From this, the state of a corrupted n-qubit codeword is:

\begin{equation} \tag{2} |e\rangle|\Psi\rangle \to \sum_{\mu_{1}=0}^{3}...\sum_{\mu_{n}=0}^{3}|e_{\mu_{1}...\mu_{n}}\rangle \textbf{X}^{\mu_1}\otimes...\otimes\textbf{X}^{\mu_n}|\Psi\rangle \end{equation}

I can understand the above two equations. But when constructing the general form of the state of a corrupted n-qubit codeword with the assuming that at most one single qubit in the codeword suffers an error, the book says that 'the terms in (2) are dominated by those in which only a single one of the $X^{\mu_i}$ differs from $\textbf{1}$, and the general form of (2) becomes a superposition of terms in which each individual Qbit sufferers an error.

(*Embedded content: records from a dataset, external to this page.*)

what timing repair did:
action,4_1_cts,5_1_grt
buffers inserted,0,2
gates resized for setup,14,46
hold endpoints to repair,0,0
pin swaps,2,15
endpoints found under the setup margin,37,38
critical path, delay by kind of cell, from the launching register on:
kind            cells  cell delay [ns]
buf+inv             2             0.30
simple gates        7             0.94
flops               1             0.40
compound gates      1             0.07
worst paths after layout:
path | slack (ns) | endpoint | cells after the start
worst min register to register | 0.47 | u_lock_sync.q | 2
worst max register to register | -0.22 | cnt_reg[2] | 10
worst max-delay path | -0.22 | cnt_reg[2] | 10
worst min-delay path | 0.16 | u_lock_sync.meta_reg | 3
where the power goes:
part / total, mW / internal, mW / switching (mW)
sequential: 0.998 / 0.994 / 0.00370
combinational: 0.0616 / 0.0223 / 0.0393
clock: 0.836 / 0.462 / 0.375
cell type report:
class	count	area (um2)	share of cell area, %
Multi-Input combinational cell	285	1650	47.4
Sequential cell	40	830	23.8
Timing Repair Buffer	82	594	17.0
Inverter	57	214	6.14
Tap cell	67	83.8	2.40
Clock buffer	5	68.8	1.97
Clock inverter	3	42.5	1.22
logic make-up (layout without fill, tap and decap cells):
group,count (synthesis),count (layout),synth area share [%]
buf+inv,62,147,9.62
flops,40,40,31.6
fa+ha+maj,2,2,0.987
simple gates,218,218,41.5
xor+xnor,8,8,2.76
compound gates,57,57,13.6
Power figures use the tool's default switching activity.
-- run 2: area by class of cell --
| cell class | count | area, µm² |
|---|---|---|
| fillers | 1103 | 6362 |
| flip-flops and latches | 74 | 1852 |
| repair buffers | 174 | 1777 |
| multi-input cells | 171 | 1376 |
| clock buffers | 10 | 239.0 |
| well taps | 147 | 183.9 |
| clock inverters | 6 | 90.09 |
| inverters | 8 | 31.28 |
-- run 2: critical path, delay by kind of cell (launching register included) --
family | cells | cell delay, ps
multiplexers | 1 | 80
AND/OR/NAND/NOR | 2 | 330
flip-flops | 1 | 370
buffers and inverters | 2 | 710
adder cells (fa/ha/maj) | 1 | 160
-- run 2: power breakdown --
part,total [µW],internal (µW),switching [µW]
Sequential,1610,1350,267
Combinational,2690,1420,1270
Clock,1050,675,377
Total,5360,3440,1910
===== config.mk =====
export PLATFORM = sky130hd
export DESIGN_NAME = spi_cmd_ctrl
export DESIGN_NICKNAME = d
export VERILOG_FILES = /design/src/rtl/spi_ctrl_pkg.sv /design/src/rtl/spi_frame_sync.sv /design/src/rtl/spi_cmd_ctrl.sv
export SDC_FILE = /design/constraint.sdc
export NUM_CORES = 1
export LEC_CHECK = 0
export ABC_AREA = 1
export CORE_MARGIN = 2
export CORE_UTILIZATION = 25
export DETAILED_ROUTE_END_ITERATION = 6
export HOLD_SLACK_MARGIN = 0.03
export MAX_ROUTING_LAYER = met4
export PLACE_DENSITY_LB_ADDON = 0.2
export SLEW_MARGIN = 20
export SYNTH_ARGS = -nofsm -noshare
export SYNTH_HDL_FRONTEND = slang
export SYNTH_SLANG_ARGS = --single-unit

===== constraint.sdc =====
create_clock -name clk -period 5 [get_ports clk]
set_clock_uncertainty 0.2 [all_clocks]
set_input_delay 1.5 -clock clk [delete_from_list [all_inputs] [get_ports clk]]
set_output_delay 1.5 -clock clk [all_outputs]
set_load 0.005 [all_outputs]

\begin{equation} \tag{3} |e\rangle|\Psi\rangle \to [\sum_{i=0}^{n-1}(|a_i\rangle\textbf{X}_i+|b_i\rangle\textbf{Y}_i+|c_i\rangle\textbf{Z}_i)+|d\rangle\textbf{1}]|\Psi\rangle \end{equation}

What I do not understand is that since we assume only one qubit has error, then only one of the $X^{\mu_i}$ in $X^{\mu_1}\otimes...\otimes X^{\mu_n}$ in equation (5.16) looks like $|d\rangle\textbf{1} + |a\rangle\textbf{X} + |b\rangle\textbf{Y} + |c\rangle\textbf{Z}$. As a result, the state $\Psi$ should only suffer error in this ith qubit. How do the auther get from (2) to (3) where all the qubits seem to have an error?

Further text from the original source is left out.